Cuando
nos hallamos en el momento de hacer balance de este verano particular significa
que ya se está acabando o que los días de sol y regocijo para algunos ya
empiezan a ser historia. Que hemos guardado las fotos y cerrado el planificador
de rutas que nos llevaba a nuestro paraíso perdido. Que la luz comienza a
tener un punto de otoñal. Que nos atrapa esa leve angustia por la novedad
o la vuelta al tajo monótono de septiembre. Si no fuera por las derivadas
comerciales del mercado navideño, el año empezaría el 1 de
septiembre. ¡Acabaremos cambiando el buen año por el buen
curso! ¡Buen año, pues, antes de Santa Lucía! Quizás también
deberemos plantearnos ajustar los calendarios y las estaciones, de cuatro a
dos, la de las sequías y la de los estragos.
Éste
ha sido un verano terroso, de ríos perezosos y de cultivos abrasados por la
falta de agua. Hemos sufrido una temporada demasiado larga y
sedienta. Hemos oído cómo los abuelos del lugar se referían a ello con
amnesias nunca vistas mientras las charcas del río eran de agua muerta o enlodada
y el mar una sopa tibia de pescado con mejillones. El vecino campesino
recientemente reconvertido a pueblerino me decía que todo era espeluznante. ¿Cuántas
décadas han tenido que transcurrir para que similares situaciones adversas se
repitieran? Sin embargo, parece que esta falta de lluvias o las tormentas pavorosas
que le ponen remedio arrecian cada vez más fuertes y más frecuentes. Y de la
aridez y la sequedad, el fuego. En la lucha deportiva contra ese elemento,
hemos perdido por goleada. La naturaleza nos ha esbozado postales
apocalípticas y el cielo nos ha puesto en algunos lugares pedriscos como huevos
de gallina para hacer tortillas aprovechando la cosecha dañada.
Hemos
retomado muchos rituales, nos hemos reunido y abrazado ya que la peste parece
que ha aflojado si no fuera por la última oportunidad en el escaparate de los
contagios, la viruela del mono.

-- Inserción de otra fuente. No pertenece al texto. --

Background: an optimization exercise with open tools, aiming at small area. Do not read the settings as production practice. Function was checked by simulation only, so behaviour that the tests miss may differ from the original.

$ cat design.v
module axi4_slave #(
    parameter int          NUM_REGS   = 4     ,
    parameter integer      ID_WIDTH   = 4     ,
    parameter integer      ADDR_WIDTH = 32    ,
    parameter integer      DATA_WIDTH = 32    ,
    parameter logic [31:0] BASE_ADDR  = 32'h0
)(
    input  logic                     ACLK,
    input  logic                     ARESETN,
    input  logic [ID_WIDTH-1:0]       S_AXI_AWID     ,
    input  logic [ADDR_WIDTH-1:0]     S_AXI_AWADDR   ,
    input  logic [7:0]                S_AXI_AWLEN    ,
    input  logic [2:0]                S_AXI_AWSIZE   ,
    input  logic [1:0]                S_AXI_AWBURST  ,
    input  logic                      S_AXI_AWVALID  ,
    output logic                      S_AXI_AWREADY  ,
    input  logic [DATA_WIDTH-1:0]     S_AXI_WDATA    ,
    input  logic [(DATA_WIDTH/8)-1:0] S_AXI_WSTRB    ,
    input  logic                      S_AXI_WLAST    ,
    input  logic                      S_AXI_WVALID   ,
    output logic                      S_AXI_WREADY   ,
    output logic [ID_WIDTH-1:0]       S_AXI_BID      ,
    output logic [1:0]                S_AXI_BRESP    ,
    output logic                      S_AXI_BVALID   ,
    input  logic                      S_AXI_BREADY   ,
    input  logic [ID_WIDTH-1:0  ]     S_AXI_ARID     ,
    input  logic [ADDR_WIDTH-1:0]     S_AXI_ARADDR   ,
    input  logic [7:0]                S_AXI_ARLEN    ,
    input  logic [2:0]                S_AXI_ARSIZE   ,
    input  logic [1:0]                S_AXI_ARBURST  ,
    input  logic                      S_AXI_ARVALID  ,
    output logic                      S_AXI_ARREADY  ,
    output logic [ID_WIDTH-1:0  ]     S_AXI_RID      ,
    output logic [DATA_WIDTH-1:0]     S_AXI_RDATA    ,
    output logic [1:0]                S_AXI_RRESP    ,
    output logic                      S_AXI_RLAST    ,
    output logic                      S_AXI_RVALID   ,
    input  logic                      S_AXI_RREADY   ,
    output logic                      write_en        ,
    output logic                      read_en
);
function automatic [7:0] inc8(input [7:0] a);
    logic c;
    c = 1'b1;
    for (int k = 0; k < 8; k++) begin
        inc8[k] = a[k] ^ c;
        c = c & a[k];
    end
endfunction
function automatic [7:0] dec8(input [7:0] a);
    logic b;
    b = 1'b1;
    for (int k = 0; k < 8; k++) begin
        dec8[k] = a[k] ^ b;
        b = b & ~a[k];
    end
endfunction
function automatic gt8(input [7:0] a, input [7:0] b);
    logic g;
    g = 1'b0;
    for (int k = 0; k < 8; k++)
        g = (a[k] & ~b[k]) | (~(a[k] ^ b[k]) & g);
    gt8 = g;
endfunction
function automatic lt2(input [1:0] a, input [1:0] b);
    lt2 = (~a[1] & b[1]) | ((a[1] ~^ b[1]) & ~a[0] & b[0]);
endfunction
logic [31:0] regfile [4];
logic [3:0]  reg_ok;
localparam logic [1:0] WR_IDLE = 2'd0, WR_WAIT = 2'd1, WR_DATA = 2'd2, WR_RESP = 2'd3;
logic [1:0]  wr_state;
logic        awc_hs, wc_hs, b_out;
logic        awaddr_err, wstrb_err, wr_burst_err;
logic [3:0]  awid_q;
logic [7:0]  awlen_q;        
logic [1:0]  awsize_q, awburst_q;
logic [7:0]  wdiv_l;         
logic [1:0]  wdiv_s;         
logic [11:0] awaddr_q;
logic [1:0]  write_ptr;
logic [7:0]  wr_beat;
logic [2:0]  wr_wend;
logic [1:0]  wr_wstart;
wire w_idle = (wr_state == WR_IDLE);
wire w_wait = (wr_state == WR_WAIT);
wire w_data = (wr_state == WR_DATA);
wire w_resp = (wr_state == WR_RESP);
wire w_err  = awaddr_err | wstrb_err | wr_burst_err;
wire w_ok   = ~w_err & ~gt8(wr_beat, awlen_q);
wire w_lat  = w_wait & S_AXI_AWVALID;
wire w_we   = w_data & w_ok;
wire [7:0] aw_l = awc_hs ? awlen_q  : 8'd0;
wire [1:0] aw_s = awc_hs ? awsize_q : 2'd0;
axi4_slave_wrap u_wwrap (
    .ACLK(ACLK), .load(w_lat), .first(w_wait),
    .A(S_AXI_AWADDR), .L(w_wait ? aw_l : wdiv_l), .S(wdiv_s),
    .A_q(awaddr_q), .wend(wr_wend), .wstart(wr_wstart)
);
always_ff @(posedge ACLK or negedge ARESETN) begin
    if (!ARESETN) begin
        wr_state      <= WR_IDLE;
        S_AXI_AWREADY <= 1'b0;
        S_AXI_WREADY  <= 1'b0;
        S_AXI_BVALID  <= 1'b0;
        awc_hs        <= 1'b0;
        wc_hs         <= 1'b0;
        b_out         <= 1'b0;
    end else begin
        b_out <= w_resp;
        case (wr_state)
            WR_IDLE: begin
                if (S_AXI_AWVALID || S_AXI_WVALID) wr_state <= WR_WAIT;
                S_AXI_AWREADY <= 1'b0;
                S_AXI_WREADY  <= 1'b0;
                S_AXI_BVALID  <= 1'b0;
                awc_hs        <= 1'b0;
            end
            WR_WAIT: begin
                if (awc_hs && wc_hs) wr_state <= WR_DATA;
                if (S_AXI_AWVALID) begin
                    S_AXI_AWREADY <= 1'b1;
                    awc_hs        <= 1'b1;
                end
                S_AXI_WREADY <= 1'b1;
                if (S_AXI_WVALID) wc_hs <= 1'b1;
            end
            WR_DATA: begin
                if (S_AXI_WLAST || w_err) wr_state <= WR_RESP;
                S_AXI_AWREADY <= 1'b0;
            end
            WR_RESP: begin
                if (S_AXI_BREADY) wr_state <= WR_IDLE;
                S_AXI_WREADY <= 1'b0;
                S_AXI_BVALID <= ~(S_AXI_BREADY & S_AXI_BVALID);
                if (S_AXI_BREADY && S_AXI_BVALID) begin
                    awc_hs <= 1'b0;
                    wc_hs  <= 1'b0;
                end
            end
        endcase
    end
end
always_ff @(posedge ACLK) begin
    if (w_idle) begin
        awaddr_err   <= 1'b0;
        wstrb_err    <= 1'b0;
        wr_burst_err <= 1'b0;
        wr_beat      <= 8'd0;
    end
    if (w_lat) begin
        awid_q    <= S_AXI_AWID;
        awlen_q   <= S_AXI_AWLEN;
        awsize_q  <= S_AXI_AWSIZE[1:0];
        awburst_q <= S_AXI_AWBURST;
        wdiv_l    <= aw_l;
        wdiv_s    <= aw_s;
        write_ptr <= S_AXI_AWADDR[3:2];
    end
    if (w_data) begin
        if (w_ok) begin
            wr_beat <= inc8(wr_beat);
            case (awburst_q)
                2'b01: begin
                    if (~gt8(awlen_q, {6'd0, write_ptr})) awaddr_err <= 1'b1;
                    else                                  write_ptr  <= write_ptr + 2'd1;
                end
                2'b10: begin
                    if ({write_ptr == 2'd3, write_ptr + 2'd1} == wr_wend) write_ptr <= wr_wstart;
                    else                                                  write_ptr <= write_ptr + 2'd1;
                end
                2'b11: wr_burst_err <= 1'b1;
                default: ;
            endcase
        end
        if (S_AXI_WSTRB == 4'd0) wstrb_err <= 1'b1;
        if (wr_beat == 8'd0) begin
            if (awaddr_q[1:0] != 2'b00) awaddr_err <= 1'b1;
        end else begin
            if (lt2(write_ptr, awaddr_q[3:2])) awaddr_err <= 1'b1;
        end
    end
end
always_ff @(posedge ACLK or negedge ARESETN) begin
    if (!ARESETN)  reg_ok            <= 4'd0;
    else if (w_we) reg_ok[write_ptr] <= 1'b1;
end
always_ff @(posedge ACLK) begin
    if (w_we) begin
        for (int i = 0; i < 4; i++)
            if (S_AXI_WSTRB[i] || !reg_ok[write_ptr])
                regfile[write_ptr][8*i +: 8] <= S_AXI_WSTRB[i] ? S_AXI_WDATA[8*i +: 8] : 8'h00;
    end
end
assign S_AXI_BID   = b_out ? awid_q : 4'd0;
assign S_AXI_BRESP = ~b_out     ? 2'b00 :
                     awaddr_err ? 2'b11 :
                     (wstrb_err | wr_burst_err) ? 2'b10 : 2'b00;
assign write_en = awc_hs & wc_hs;
localparam logic [1:0] RD_IDLE = 2'd0, RD_WAIT = 2'd1, RD_DATA = 2'd2;
logic [1:0]  rd_state;
logic        ar_hs;
logic [3:0]  arid_q;
logic [7:0]  arlen_q;        
logic [7:0]  arlen2_q;       
logic [1:0]  arsize_q, arburst_q;
logic [11:0] araddr_q;
logic [1:0]  read_ptr;
logic [2:0]  rd_wend;
logic [1:0]  rd_wstart;
logic [7:0]  rd_beat;
logic        ar_err, r_burst_err;
wire r_idle = (rd_state == RD_IDLE);
wire r_wait = (rd_state == RD_WAIT);
wire r_data = (rd_state == RD_DATA);
wire [7:0] rd_beat_m1 = dec8(rd_beat);
wire c1 = (rd_beat_m1 == arlen2_q) && (rd_beat != 8'd0) && (araddr_q[1:0] != 2'b00);
wire c2 = ~c1 && (rd_beat == arlen2_q) && (araddr_q[4] || lt2(read_ptr, araddr_q[3:2]));
wire c3 = ~c1 && ~c2 && (arburst_q == 2'b11);
wire cn = ~c1 && ~c2 && ~c3;
wire r_beat = cn && S_AXI_RREADY && (rd_beat != 8'd0);
axi4_slave_wrap u_rwrap (
    .ACLK(ACLK), .load(r_wait), .first(r_wait),
    .A(S_AXI_ARADDR), .L(arlen_q), .S(arsize_q),
    .A_q(araddr_q), .wend(rd_wend), .wstart(rd_wstart)
);
wire [31:0] rd_word = reg_ok[read_ptr] ? regfile[read_ptr] : 32'd0;
always_ff @(posedge ACLK or negedge ARESETN) begin
    if (!ARESETN) begin
        rd_state      <= RD_IDLE;
        S_AXI_ARREADY <= 1'b0;
        ar_hs         <= 1'b0;
        S_AXI_RID     <= '0;
        S_AXI_RDATA   <= '0;
        S_AXI_RRESP   <= 2'b00;
        S_AXI_RLAST   <= 1'b0;
        S_AXI_RVALID  <= 1'b0;
    end else begin
        case (rd_state)
            RD_IDLE: begin
                if (S_AXI_ARVALID) rd_state <= RD_WAIT;
                S_AXI_ARREADY <= 1'b0;
                S_AXI_RLAST   <= 1'b0;
                S_AXI_RVALID  <= 1'b0;
                ar_hs         <= 1'b0;
            end
            RD_WAIT: begin
                if (ar_hs) rd_state <= RD_DATA;
                S_AXI_ARREADY <= 1'b1;
                ar_hs         <= 1'b1;
            end
            RD_DATA: begin
                if (rd_beat == 8'd0 || ar_err || r_burst_err) rd_state <= RD_IDLE;
                S_AXI_ARREADY <= 1'b0;
                if (S_AXI_RREADY) begin
                    if (c1 || c2 || c3) begin
                        S_AXI_RVALID <= 1'b1;
                        S_AXI_RLAST  <= 1'b1;
                        S_AXI_RID    <= arid_q;
                        S_AXI_RRESP  <= c3 ? 2'b01 : 2'b11;
                    end else if (rd_beat != 8'd0) begin
                        S_AXI_RVALID <= 1'b1;
                        S_AXI_RDATA  <= rd_word;
                        S_AXI_RID    <= arid_q;
                        if (rd_beat == 8'd1) begin
                            S_AXI_RLAST <= 1'b1;
                            S_AXI_RRESP <= ar_err ? 2'b11 : r_burst_err ? 2'b10 : 2'b00;
                        end
                    end
                end
            end
            default: ;
        endcase
    end
end
always_ff @(posedge ACLK) begin
    if (r_idle) ar_err <= 1'b0;
    r_burst_err <= r_data && c3;
    if (r_wait) begin
        arid_q    <= S_AXI_ARID;
        arburst_q <= S_AXI_ARBURST;
        read_ptr  <= S_AXI_ARADDR[3:2];
        if (!ar_hs) begin
            arlen_q  <= S_AXI_ARLEN;
            arsize_q <= S_AXI_ARSIZE[1:0];
        end else begin
            arlen2_q <= S_AXI_ARLEN;
            rd_beat  <= inc8(arlen_q);
        end
    end
    if (r_data) begin
        if (c1 || c2) ar_err <= 1'b1;
        if (r_beat) begin
            rd_beat <= rd_beat_m1;
            if (rd_beat != 8'd1) begin
                case (arburst_q)
                    2'b01: begin
                        if (~gt8(arlen2_q, {6'd0, read_ptr})) ar_err   <= 1'b1;
                        else                                  read_ptr <= read_ptr + 2'd1;
                    end
                    2'b10: begin
                        if ({read_ptr == 2'd3, read_ptr + 2'd1} == rd_wend) read_ptr <= rd_wstart;
                        else                                                read_ptr <= read_ptr + 2'd1;
                    end
                    default: ;
                endcase
            end
        end
    end
end
assign read_en = ar_hs;
endmodule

La otra, el coronavirus, ha aprendido a
convivir con nosotros, la hemos adiestrado, se ha acostumbrado a compartir
calcetines y un plato de macarrones. Más o menos nos ha acometido a todo
el mundo en medio de la conjura informativa por no abrir las ediciones de los
telediarios con los índices diversos de incidencia presentados por la consejera
o el consejero de turno. Todo un detalle que no la ha finiquitado aún por
completo por la incertidumbre y el temor de los candidatos vulnerables, el
eslabón débil de los que se contagian.
Este
agosto, como en la mayoría de veranos, suelo desenchufar respecto del caudal
informativo que me llega, como si dijéramos también de sequía -voluntaria-. Y
este año he hecho vacaciones literales de este blog, Reflejos y Titiriteros,
que reanudo sin saber -como siempre- demasiado de qué hablar. La realidad
cercana al Ripollès todavía verdeaba sin alegrías con los márgenes de los
caminos y los campos un poco, o mucho, marchitos. En este estado digamos
que no he ido a las fuentes y que he estado al caso sólo por el goteo
imprescindible que me llegaba por diario de papel, que suelo leer al día
siguiente, como si las noticias sufrieran un proceso de maceración siendo más reposadas
y menos repentinas leídas el día después de haber sido publicadas.
No
negaré que en alguna ocasión he seguido los telediarios y las predicciones meteorológicas
que me han obsesionado. Cuántas veces habré consultado el radar y la
evolución de las amenazadoras manchas rojas que salpicaban como pecas la
geografía catalana. Muchas noches, después del telediario, he pensado que
no eran el bálsamo más oportuno para acostarse sin reflexionar sobre
ello. Un compendio de adversidades, como dice la abuela. Imágenes de
los fuegos incontrolables, de pueblos desalojados, de testigos desesperados que
no saben si su hogar ha sido engullido por las llamas. Al mismo tiempo, en
una especie de injusticia distributiva, alertaban de las fuertes tormentas que
podían azotarnos. La guerra en Ucrania encabezando la información
internacional compartía espacio con la situación en Afganistán con la venta de
criaturas de tres años para casarlas con viejos carcamales a 2.000€ la pieza; o
el negocio de los trasplantes para malvivir que cuesta un riñón de verdad, por
no hablar de la situación sufrida por las mujeres afganas en general.
Coincidió
que justo después de estas noticias y de la retahíla detallada de las
calamidades climáticas en el espacio del tiempo, la cosa no se detenía
aquí. Una píldora más de inquietud informativa aún con una serie de tres
capítulos, uno por día, analizando el atentado de las Ramblas con terroristas
muy nuestros, de Ripoll. ¡Dadme una cerilla que puedo encender el
cigarrillo y el mundo!
Seguro,
debe de existir algo que nos redima. No lo sé a ciencia
cierta. Quizás el fútbol o los abundantes festivales de
verano. Aunque en uno de ellos una ventolera causó un muerto y varios
heridos porque el escenario cayó sobre algunos asistentes. Cavilando acerca
del fútbol recuerdo cómo el Barça ha empatado en el debut liguero.
Buscando
la redención y como penitencia al pecado han llegado las restricciones de las
luces y la regulación térmica en los espacios cerrados, aire acondicionado y
calefacciones. Pasear por las calles con los escaparates a oscuras o
sentarse en una terraza en invierno sin el desperdicio energético de una estufa
de butano calentando el cielo mientras chamusca las nubes a l’ast será muy
duro. La civilización occidental tal y como la tenemos montada se
resentirá. No olvidemos, antes de fruncir el ceño, que con estas medidas
estructurales salvaremos al Planeta.
¡Buen
curso!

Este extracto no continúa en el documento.